第7回高校時代、投手として活躍した人物は次のうち誰?
(2007年7月24日)

講師:森岡浩

学習のポイント

日本のプロ野球や大リーグで活躍する選手たちの高校時代を知る

プロ野球を沸かせる選手たちも、昔は高校球児。しかし、ずっと同じポジションだったとは限らない。そこで問題。

練習問題
高校時代、投手として活躍した人物は次のうち誰?
  1. a. イチロー (シアトル・マリナーズ)
  2. b. 松井秀喜 (ニューヨーク・ヤンキース)
  3. c. 原辰徳 (読売ジャイアンツ監督)
  4. d. 野村克也 (楽天イーグルス監督)
解答&解説

 プロ野球選手の高校時代のポジションを調べると、断然投手が多い。プロ野球界では投手の絶対数が多い、ということもあるが、大学やプロで投手から野手に転向した選手も多いからだ。

 投手以外では、捕手や三塁手・遊撃手が多く、これらのポジションに各チームが中心選手を配置していることがわかる。さらに遡って、中学時代はというと、もう圧倒的に投手が多く、続いて捕手。きちんと数を数えたわけではないが、バッテリーだけでかなり多数を占めているのではないだろうか。

 楽天の野村監督(京都府立峰山高)は捕手ひとすじ。さすがに捕手以外でプレーしているところは想像できない。巨人の原監督は、東海大相模高1年で甲子園に出場した時にはすでに三塁手だったが、中学時代はエースだった。ヤンキースの松井秀喜選手も石川県の星稜高では内野手だが、地元の中学時代はエース。公立の中学校では、1校に才能のある選手が何人も集中することはまずない。そのため、将来プロに入るような素質の持ち主は、とりあえずチームの要となる投手として起用されることが多い。


滑川高時代、甲子園で野茂ばりの
投球フォームを見せた久保田

 高校まで投手だったのが、マリナーズのイチローこと鈴木一朗選手。愛工大名電高では2年夏に右翼手で、3年春にはエースで4番として甲子園に出場している。  オリックスはドラフト会議ですでに野手として指名しているが、当時の高校野球ファンでも、鈴木一朗選手がこんな大打者になると思っていた人は少なかったばすだ。
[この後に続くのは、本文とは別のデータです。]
==> flow/design.v <==
module bldc_esc #(parameter DATA_WIDTH = 16,parameter debounce = 3)(
  input clk,              		 
  input reset,            		 
  input pwm_en,						 
  input encoder_a,  				 
  input encoder_b,  				 
  input [DATA_WIDTH-1:0] pwm_period,	 
  input [DATA_WIDTH-1:0] period_reference,	 
  input [DATA_WIDTH-1:0] Kp_ext, 
  input [DATA_WIDTH-1:0] Ki_ext, 
  input [DATA_WIDTH-1:0] Kd_ext, 
  input override_internal_pid,		 
  output reg motor_positive,   		 
  output reg motor_negative 			 
);
  reg motor_pwm;
  reg [DATA_WIDTH-1:0] pwm_counter;
  reg [DATA_WIDTH-1:0] pwm_duty_cycle;
  reg [1:0]encoder_state;
  reg [1:0]prev_encoder_state;
  reg [1:0]pwm_direction;
  reg [DATA_WIDTH-1:0] period_speed ; 
  reg [DATA_WIDTH-1:0] speed_ctr;
  reg [DATA_WIDTH-1:0] Kp ;
  reg [DATA_WIDTH-1:0] Ki ;
  reg [DATA_WIDTH-1:0] Kd ;
  reg signed[DATA_WIDTH-1:0] error;
  reg signed[(DATA_WIDTH)-1:0] integral;
  reg signed[DATA_WIDTH-1:0] derivative;
  reg signed [(DATA_WIDTH)-1:0] pid_output;
  reg signed[DATA_WIDTH-1:0] previous_error;
  reg [2:0] encoder_a_shift_reg;
  reg encoder_a_reg;
  reg [2:0] encoder_b_shift_reg;
  reg encoder_b_reg;
 always @(posedge clk or posedge reset) begin
    if (reset) begin
        integral <= 16'b0;
        pwm_counter <= {DATA_WIDTH{1'b0}};
        encoder_state <= 2'b0;
        prev_encoder_state <= 2'b0;
        pwm_direction<=2'b00;
        motor_positive<=1'b0;
        motor_negative<=1'b0;
        Kp <= 16'd1;
        Ki <= 16'd0;
        Kd <= 16'd0;
        speed_ctr<={DATA_WIDTH{1'b0}};
        previous_error <= {DATA_WIDTH{1'b0}};
        error<=8'b0;
        period_speed <= 16'b0;
        pid_output <= 16'b0;
        derivative <= 16'b0;
        pwm_duty_cycle <= 16'b0;
        motor_pwm <= 1'b0;
        encoder_a_shift_reg <= 3'b0;
        encoder_a_reg <= 1'b0;
        encoder_b_shift_reg <= 3'b0;
        encoder_b_reg <= 1'b0;
    end 
    else begin
        encoder_a_shift_reg <= {encoder_a_shift_reg[debounce-2:0],encoder_a};
        if (encoder_a_shift_reg == {debounce{1'b0}} || encoder_a_shift_reg == {debounce{1'b1}})begin
            encoder_a_reg <= encoder_a_shift_reg[0];
        end
        encoder_b_shift_reg <= {encoder_b_shift_reg[debounce-2:0],encoder_b};
        if (encoder_b_shift_reg == {debounce{1'b0}} || encoder_b_shift_reg == {debounce{1'b1}})begin
            encoder_b_reg <= encoder_b_shift_reg[0];
        end
        pid_output <= Kp * error + Ki * integral + Kd * derivative;	 
        if(pid_output<1) begin			 
			pwm_duty_cycle<=pwm_period;
		end 
		else if (pid_output>pwm_period) begin	 
			pwm_duty_cycle<=1;
		end 
		else begin
			pwm_duty_cycle<= pid_output;	 
		end
        derivative <= error - previous_error;
        if (integral + error > 2047) begin  
            integral <= 2047;  
        end 
        else if (integral + error < -2048) begin
            integral <= -2048; 
        end 
        else begin
            integral <= integral + error;  
        end
        previous_error<=error;
        error <= period_reference - period_speed;
        motor_pwm <= (pwm_counter < pwm_duty_cycle) & pwm_en;  
        if (pwm_counter == pwm_period) begin
            pwm_counter <= 16'd0;
        end
        else begin
            pwm_counter <= pwm_counter + 1;
        end
        encoder_state <= {encoder_a_reg, encoder_b_reg};
        prev_encoder_state <= encoder_state;
        case ({encoder_state, prev_encoder_state})
            4'b0100, 4'b1101,4'b1011: begin 
                pwm_direction<=2'b10;
            end
            4'b1000,4'b1110,4'b0111: begin 
                pwm_direction<=2'b01;
            end
            4'b1100, 4'b0011, 4'b1001,4'b0110: begin 
                pwm_direction<=2'b00;
            end
            default: begin
                pwm_direction<=pwm_direction; 
            end
        endcase
        if(pwm_en==1'b0)begin
            motor_positive<=1'b0;
            motor_negative<=1'b0;
		end 
		else begin
            case(pwm_direction)
                2'b00: begin
      				if(period_reference>32767) begin  
						motor_positive<=1'b0;
						motor_negative<=motor_pwm;
					end
					else begin
						motor_positive<=motor_pwm;
						motor_negative<=1'b0;
					end
                end 
                2'b01:begin
                    motor_positive<=1'b0;
                    motor_negative<=motor_pwm;
                end
                2'b10:begin
                    motor_positive<=motor_pwm;
                    motor_negative<=1'b0;
                end
                default: begin
                    motor_positive <= 1'b0;
                    motor_negative <= 1'b0;
                end
            endcase
        end
		if(override_internal_pid) begin
			Kp<=Kp_ext;
			Ki<=Ki_ext;
			Kd<=Kd_ext;
		end 
		else begin
			Kp<=Kp;
			Ki<=Ki;
			Kd<=Kd;
		end
      if((prev_encoder_state[0]==1'b0 && encoder_a_reg==1'b1) || speed_ctr==16'h00ff) begin
            period_speed<=speed_ctr;
            speed_ctr<={DATA_WIDTH{1'b0}};
        end else begin
            speed_ctr<=speed_ctr+1;
        end
    end
 end
endmodule
Settings: LEC_CHECK=0, CAP_MARGIN=20, CELL_PAD_IN_SITES_DETAIL_PLACEMENT=2, CELL_PAD_IN_SITES_GLOBAL_PLACEMENT=2, CORE_ASPECT_RATIO=0.67, CORE_MARGIN=6, CORE_UTILIZATION=28, CTS_CLUSTER_DIAMETER=103, GPL_ROUTABILITY_DRIVEN=0, HOLD_SLACK_MARGIN=-0.04, MAX_ROUTING_LAYER=met5, MIN_ROUTING_LAYER=met2, PLACE_DENSITY_LB_ADDON=0.15, SETUP_SLACK_MARGIN=0.16, SLEW_MARGIN=20, TNS_END_PERCENT=55; clock period 4.24 ns.
run.sh (not shown) runs the stock make flow with config.mk's settings and CLKGATE_MAP_FILE=.
The starting point ran to the end with violations: negative setup slack.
 一方、プロでは投手なのに、高校時代はエースではなかった、という選手もいる。たまたまチームにもう一人好投手がいたため、野手兼第二投手だった、というケースがほとんどだが、中には変わった選手もいる。阪神タイガースの久保田智之投手は、滑川高(現・滑川総合高)時代に背番号2の捕手として甲子園に出場しているのだ。しかし、エースが打たれると、自らプロテクターをはずしてマウンドに上り、豪速球を投げて観客を驚かせた。

 従って、この問題の正解は、a.のイチロー選手。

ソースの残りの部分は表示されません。